### Directions for this task
From the records below, copy out exactly the lines from the one containing "## layout make-up" to the one containing "0.4193 | 6576 |", both included. Add nothing else.

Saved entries
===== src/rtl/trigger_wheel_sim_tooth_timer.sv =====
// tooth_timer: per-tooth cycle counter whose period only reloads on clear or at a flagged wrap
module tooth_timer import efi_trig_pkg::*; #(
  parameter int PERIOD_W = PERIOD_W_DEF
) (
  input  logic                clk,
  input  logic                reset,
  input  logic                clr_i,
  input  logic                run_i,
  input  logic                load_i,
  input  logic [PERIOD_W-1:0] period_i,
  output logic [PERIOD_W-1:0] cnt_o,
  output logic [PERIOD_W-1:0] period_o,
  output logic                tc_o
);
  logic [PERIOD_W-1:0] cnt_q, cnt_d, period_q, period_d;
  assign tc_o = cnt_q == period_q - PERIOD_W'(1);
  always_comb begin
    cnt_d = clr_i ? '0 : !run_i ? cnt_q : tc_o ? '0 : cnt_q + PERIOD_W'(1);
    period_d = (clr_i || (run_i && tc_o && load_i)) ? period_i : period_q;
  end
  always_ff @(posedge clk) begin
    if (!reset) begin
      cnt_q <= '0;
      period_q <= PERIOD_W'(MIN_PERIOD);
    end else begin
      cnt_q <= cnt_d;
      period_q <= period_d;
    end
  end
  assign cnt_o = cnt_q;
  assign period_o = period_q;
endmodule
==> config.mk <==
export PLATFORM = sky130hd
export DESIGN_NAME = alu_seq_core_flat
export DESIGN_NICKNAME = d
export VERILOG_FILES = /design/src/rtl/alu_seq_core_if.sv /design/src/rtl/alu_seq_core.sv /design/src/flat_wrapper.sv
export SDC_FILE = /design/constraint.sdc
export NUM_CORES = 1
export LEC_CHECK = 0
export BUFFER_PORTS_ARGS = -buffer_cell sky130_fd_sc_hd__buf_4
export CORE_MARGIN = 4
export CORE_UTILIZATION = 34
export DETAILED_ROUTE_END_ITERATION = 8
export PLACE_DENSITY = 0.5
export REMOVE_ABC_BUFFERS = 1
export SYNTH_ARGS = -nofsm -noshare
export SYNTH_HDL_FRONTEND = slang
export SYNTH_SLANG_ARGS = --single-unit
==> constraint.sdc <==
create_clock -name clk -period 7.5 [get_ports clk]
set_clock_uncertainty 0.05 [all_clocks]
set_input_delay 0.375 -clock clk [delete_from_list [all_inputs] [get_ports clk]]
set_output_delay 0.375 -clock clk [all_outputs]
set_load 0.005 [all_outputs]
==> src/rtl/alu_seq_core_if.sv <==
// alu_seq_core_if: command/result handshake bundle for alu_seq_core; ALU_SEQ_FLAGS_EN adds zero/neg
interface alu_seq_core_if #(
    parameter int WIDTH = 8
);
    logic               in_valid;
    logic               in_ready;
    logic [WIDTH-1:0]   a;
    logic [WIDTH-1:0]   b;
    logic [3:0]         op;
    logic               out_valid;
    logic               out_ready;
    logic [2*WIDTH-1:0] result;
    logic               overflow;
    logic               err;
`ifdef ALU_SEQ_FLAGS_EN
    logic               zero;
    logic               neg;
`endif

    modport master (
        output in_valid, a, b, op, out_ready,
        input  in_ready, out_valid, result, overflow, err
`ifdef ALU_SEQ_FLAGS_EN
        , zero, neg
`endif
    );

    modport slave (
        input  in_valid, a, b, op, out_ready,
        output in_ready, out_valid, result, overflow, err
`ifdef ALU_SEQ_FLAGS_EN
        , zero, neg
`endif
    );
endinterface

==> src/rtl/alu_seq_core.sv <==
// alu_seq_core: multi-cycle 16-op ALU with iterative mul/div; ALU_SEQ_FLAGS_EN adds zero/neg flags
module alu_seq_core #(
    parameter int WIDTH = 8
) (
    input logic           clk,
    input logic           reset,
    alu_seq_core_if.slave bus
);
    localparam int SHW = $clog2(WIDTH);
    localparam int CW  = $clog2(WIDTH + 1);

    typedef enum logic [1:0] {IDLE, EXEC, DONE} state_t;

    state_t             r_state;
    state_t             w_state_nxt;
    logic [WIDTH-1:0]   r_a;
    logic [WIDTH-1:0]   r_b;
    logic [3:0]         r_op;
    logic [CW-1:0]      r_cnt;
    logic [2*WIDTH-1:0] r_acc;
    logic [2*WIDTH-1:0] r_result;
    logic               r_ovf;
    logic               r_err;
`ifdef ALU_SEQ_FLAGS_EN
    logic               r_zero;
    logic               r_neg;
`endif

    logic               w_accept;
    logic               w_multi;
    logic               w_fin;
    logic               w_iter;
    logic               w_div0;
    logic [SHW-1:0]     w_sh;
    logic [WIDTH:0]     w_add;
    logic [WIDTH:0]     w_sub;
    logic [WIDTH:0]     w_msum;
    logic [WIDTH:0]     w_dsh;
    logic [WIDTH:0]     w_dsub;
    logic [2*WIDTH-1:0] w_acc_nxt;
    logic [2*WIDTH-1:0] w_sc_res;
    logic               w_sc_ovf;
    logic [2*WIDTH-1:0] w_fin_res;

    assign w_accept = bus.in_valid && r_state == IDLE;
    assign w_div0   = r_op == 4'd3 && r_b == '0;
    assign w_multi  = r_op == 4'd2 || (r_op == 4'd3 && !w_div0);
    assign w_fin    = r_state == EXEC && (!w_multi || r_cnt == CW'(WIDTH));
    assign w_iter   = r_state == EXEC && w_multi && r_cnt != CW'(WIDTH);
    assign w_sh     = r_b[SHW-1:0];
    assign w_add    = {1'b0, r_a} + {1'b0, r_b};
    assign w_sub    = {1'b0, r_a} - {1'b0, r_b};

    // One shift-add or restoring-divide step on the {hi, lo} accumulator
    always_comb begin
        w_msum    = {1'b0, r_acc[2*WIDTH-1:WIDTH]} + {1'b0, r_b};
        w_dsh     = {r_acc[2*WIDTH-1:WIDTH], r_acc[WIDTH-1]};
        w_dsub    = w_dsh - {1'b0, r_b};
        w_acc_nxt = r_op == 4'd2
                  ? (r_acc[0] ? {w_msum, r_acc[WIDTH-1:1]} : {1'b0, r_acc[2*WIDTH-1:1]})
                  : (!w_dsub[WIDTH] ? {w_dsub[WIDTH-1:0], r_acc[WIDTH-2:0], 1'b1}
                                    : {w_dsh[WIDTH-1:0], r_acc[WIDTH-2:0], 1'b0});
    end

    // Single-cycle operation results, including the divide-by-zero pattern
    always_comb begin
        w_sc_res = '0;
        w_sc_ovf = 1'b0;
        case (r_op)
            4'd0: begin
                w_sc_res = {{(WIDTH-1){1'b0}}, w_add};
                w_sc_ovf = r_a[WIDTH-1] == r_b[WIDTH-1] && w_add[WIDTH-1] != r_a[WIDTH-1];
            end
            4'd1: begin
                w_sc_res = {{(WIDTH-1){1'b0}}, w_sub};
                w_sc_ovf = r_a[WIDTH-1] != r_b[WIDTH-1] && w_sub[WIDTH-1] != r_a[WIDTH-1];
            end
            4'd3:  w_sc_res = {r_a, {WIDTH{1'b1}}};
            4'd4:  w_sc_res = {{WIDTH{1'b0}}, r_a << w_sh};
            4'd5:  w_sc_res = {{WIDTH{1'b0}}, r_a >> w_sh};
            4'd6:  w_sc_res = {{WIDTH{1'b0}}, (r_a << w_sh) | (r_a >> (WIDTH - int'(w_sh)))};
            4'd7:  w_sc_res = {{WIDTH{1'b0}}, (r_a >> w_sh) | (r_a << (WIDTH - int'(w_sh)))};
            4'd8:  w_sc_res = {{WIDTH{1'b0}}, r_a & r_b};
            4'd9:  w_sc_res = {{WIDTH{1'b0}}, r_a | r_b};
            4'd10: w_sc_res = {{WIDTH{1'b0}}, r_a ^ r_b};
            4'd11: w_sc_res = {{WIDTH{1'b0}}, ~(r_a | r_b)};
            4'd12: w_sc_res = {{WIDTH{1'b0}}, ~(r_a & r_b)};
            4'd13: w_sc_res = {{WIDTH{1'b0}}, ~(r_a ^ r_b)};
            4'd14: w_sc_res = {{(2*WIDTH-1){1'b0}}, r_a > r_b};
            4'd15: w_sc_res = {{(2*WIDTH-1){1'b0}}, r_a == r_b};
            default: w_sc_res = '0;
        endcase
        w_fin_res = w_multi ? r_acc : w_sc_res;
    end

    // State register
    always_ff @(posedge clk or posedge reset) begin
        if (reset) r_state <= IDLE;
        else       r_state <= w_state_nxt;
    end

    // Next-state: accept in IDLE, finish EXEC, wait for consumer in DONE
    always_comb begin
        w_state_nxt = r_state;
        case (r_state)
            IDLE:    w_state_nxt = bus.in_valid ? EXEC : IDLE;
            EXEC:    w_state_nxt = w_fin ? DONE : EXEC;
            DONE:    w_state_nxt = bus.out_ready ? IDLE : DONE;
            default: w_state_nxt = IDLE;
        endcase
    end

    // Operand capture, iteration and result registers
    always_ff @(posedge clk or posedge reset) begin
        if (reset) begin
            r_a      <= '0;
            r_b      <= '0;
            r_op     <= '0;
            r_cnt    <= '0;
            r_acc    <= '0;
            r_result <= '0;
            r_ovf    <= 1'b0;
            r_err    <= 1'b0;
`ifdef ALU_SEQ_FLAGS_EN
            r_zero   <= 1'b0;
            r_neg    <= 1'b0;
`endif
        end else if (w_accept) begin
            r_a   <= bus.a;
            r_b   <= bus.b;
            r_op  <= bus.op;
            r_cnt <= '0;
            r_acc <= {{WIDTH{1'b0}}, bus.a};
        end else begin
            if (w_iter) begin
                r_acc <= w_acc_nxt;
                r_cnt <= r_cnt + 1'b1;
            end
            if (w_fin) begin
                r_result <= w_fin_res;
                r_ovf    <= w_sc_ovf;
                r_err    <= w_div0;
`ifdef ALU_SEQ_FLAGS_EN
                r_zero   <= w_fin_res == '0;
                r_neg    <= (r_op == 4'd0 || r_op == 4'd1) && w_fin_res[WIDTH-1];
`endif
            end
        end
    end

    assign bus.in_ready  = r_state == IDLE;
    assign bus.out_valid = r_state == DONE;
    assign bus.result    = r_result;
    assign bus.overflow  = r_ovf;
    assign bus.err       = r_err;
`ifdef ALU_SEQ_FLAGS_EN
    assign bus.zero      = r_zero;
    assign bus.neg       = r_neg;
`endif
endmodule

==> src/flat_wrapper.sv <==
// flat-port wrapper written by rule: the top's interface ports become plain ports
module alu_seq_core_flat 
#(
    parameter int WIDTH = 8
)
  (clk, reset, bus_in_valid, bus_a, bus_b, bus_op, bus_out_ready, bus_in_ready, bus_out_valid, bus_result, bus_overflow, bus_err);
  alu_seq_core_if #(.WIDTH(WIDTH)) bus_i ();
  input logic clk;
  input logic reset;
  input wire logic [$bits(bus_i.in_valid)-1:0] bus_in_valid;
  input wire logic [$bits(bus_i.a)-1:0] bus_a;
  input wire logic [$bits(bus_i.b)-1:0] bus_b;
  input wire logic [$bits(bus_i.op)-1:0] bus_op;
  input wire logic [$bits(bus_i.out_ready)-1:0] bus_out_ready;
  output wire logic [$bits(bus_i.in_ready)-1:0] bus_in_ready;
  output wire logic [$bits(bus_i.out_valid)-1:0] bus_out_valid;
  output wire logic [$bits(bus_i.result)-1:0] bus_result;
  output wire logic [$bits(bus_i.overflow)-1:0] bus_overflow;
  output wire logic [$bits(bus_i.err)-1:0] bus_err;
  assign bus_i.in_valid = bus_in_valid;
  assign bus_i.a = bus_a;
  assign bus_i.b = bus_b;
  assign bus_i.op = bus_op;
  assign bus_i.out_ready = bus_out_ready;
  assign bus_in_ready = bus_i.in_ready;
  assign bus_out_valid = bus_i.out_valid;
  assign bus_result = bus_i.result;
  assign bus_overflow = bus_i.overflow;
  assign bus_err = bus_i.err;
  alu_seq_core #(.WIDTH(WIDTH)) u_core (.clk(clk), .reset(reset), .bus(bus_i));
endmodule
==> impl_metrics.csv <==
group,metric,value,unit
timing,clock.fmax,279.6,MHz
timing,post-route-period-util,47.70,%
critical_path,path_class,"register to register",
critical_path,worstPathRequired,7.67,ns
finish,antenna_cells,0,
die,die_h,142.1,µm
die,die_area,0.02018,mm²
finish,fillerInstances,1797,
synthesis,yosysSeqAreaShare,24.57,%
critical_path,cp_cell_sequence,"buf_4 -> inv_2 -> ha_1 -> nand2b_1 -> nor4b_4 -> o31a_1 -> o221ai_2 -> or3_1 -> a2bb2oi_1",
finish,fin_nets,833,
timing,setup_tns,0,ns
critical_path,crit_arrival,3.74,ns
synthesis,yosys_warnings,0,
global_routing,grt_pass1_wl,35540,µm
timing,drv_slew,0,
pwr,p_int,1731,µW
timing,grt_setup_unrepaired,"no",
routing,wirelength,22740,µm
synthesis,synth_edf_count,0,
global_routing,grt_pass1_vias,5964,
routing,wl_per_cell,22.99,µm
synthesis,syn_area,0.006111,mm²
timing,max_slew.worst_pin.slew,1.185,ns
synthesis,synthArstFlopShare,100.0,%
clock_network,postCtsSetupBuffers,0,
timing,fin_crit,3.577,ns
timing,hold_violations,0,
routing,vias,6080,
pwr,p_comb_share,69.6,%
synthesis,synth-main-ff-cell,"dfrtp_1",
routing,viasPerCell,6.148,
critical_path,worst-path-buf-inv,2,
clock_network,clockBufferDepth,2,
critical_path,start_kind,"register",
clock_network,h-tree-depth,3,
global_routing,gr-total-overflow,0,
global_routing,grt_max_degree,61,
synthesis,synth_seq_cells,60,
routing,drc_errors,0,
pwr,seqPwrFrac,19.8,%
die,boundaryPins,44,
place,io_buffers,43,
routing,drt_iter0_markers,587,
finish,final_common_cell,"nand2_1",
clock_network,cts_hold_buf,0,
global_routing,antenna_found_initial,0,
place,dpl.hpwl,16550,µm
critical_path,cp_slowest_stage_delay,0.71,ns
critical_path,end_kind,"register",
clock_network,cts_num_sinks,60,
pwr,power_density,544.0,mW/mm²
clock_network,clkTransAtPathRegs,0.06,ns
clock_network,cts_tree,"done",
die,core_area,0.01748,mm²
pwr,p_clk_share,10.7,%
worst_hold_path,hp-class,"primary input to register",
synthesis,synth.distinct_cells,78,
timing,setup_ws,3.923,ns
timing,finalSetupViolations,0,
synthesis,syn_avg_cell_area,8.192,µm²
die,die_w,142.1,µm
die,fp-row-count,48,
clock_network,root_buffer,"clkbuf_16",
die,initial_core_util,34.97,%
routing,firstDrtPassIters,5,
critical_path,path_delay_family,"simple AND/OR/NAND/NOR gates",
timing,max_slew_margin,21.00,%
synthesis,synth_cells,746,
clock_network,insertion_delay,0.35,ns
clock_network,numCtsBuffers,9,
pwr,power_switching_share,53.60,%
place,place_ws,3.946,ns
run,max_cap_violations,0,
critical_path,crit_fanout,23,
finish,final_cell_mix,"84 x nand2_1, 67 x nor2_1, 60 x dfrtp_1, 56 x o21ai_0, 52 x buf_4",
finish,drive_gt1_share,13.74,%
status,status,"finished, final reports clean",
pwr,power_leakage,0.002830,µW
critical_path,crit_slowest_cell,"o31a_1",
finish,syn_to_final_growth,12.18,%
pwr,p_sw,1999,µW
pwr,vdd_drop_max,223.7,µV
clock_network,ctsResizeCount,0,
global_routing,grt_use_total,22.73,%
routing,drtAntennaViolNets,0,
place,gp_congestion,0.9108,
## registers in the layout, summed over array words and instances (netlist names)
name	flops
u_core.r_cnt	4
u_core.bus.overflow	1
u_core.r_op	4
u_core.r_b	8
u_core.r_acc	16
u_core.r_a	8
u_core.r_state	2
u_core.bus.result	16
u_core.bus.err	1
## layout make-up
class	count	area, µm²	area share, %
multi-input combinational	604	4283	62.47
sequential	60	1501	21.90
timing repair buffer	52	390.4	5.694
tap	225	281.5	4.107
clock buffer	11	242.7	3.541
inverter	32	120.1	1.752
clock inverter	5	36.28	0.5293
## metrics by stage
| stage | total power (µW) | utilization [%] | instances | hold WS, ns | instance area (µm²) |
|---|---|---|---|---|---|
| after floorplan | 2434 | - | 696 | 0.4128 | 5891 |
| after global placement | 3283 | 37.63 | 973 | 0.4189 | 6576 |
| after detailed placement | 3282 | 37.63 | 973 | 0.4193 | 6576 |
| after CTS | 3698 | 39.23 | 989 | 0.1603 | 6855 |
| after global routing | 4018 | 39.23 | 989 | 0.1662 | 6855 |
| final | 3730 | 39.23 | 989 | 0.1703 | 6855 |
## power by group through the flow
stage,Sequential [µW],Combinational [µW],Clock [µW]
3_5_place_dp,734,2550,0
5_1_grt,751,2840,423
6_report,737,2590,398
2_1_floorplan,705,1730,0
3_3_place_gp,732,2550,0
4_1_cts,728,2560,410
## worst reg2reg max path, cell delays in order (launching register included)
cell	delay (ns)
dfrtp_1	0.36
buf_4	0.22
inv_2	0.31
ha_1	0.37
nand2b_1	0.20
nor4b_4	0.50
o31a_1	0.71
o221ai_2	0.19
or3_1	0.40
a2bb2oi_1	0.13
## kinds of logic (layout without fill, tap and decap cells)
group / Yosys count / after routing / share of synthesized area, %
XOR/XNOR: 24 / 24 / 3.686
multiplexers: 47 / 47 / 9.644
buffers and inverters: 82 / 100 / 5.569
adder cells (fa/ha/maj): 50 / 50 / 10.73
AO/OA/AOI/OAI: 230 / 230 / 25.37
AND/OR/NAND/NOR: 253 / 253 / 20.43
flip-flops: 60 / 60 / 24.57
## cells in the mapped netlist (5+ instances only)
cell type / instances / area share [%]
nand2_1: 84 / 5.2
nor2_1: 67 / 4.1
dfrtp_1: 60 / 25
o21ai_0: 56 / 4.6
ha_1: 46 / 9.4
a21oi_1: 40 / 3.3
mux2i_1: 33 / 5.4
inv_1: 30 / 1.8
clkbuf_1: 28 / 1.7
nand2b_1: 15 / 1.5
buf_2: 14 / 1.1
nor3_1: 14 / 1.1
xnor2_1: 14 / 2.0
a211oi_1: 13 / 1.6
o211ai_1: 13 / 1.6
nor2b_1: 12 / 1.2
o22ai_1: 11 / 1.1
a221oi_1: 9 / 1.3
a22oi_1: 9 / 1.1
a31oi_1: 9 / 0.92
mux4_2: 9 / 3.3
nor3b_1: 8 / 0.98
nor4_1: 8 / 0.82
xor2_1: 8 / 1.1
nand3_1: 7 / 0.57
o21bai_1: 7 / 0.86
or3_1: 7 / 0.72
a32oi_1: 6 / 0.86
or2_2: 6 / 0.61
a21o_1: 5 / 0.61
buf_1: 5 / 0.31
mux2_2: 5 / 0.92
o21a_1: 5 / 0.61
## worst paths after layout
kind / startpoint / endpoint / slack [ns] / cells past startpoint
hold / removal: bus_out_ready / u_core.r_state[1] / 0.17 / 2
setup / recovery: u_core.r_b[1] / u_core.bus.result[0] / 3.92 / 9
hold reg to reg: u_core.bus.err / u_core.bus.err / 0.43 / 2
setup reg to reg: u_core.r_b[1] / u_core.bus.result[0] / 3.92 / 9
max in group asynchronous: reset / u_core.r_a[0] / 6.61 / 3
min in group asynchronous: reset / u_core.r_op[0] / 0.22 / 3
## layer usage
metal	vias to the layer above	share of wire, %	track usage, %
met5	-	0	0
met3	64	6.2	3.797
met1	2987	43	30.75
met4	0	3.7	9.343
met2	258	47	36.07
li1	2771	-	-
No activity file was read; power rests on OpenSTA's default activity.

### Result of the exercise
## layout make-up
class	count	area, µm²	area share, %
multi-input combinational	604	4283	62.47
sequential	60	1501	21.90
timing repair buffer	52	390.4	5.694
tap	225	281.5	4.107
clock buffer	11	242.7	3.541
inverter	32	120.1	1.752
clock inverter	5	36.28	0.5293
## metrics by stage
| stage | total power (µW) | utilization [%] | instances | hold WS, ns | instance area (µm²) |
|---|---|---|---|---|---|
| after floorplan | 2434 | - | 696 | 0.4128 | 5891 |
| after global placement | 3283 | 37.63 | 973 | 0.4189 | 6576 |
| after detailed placement | 3282 | 37.63 | 973 | 0.4193 | 6576 |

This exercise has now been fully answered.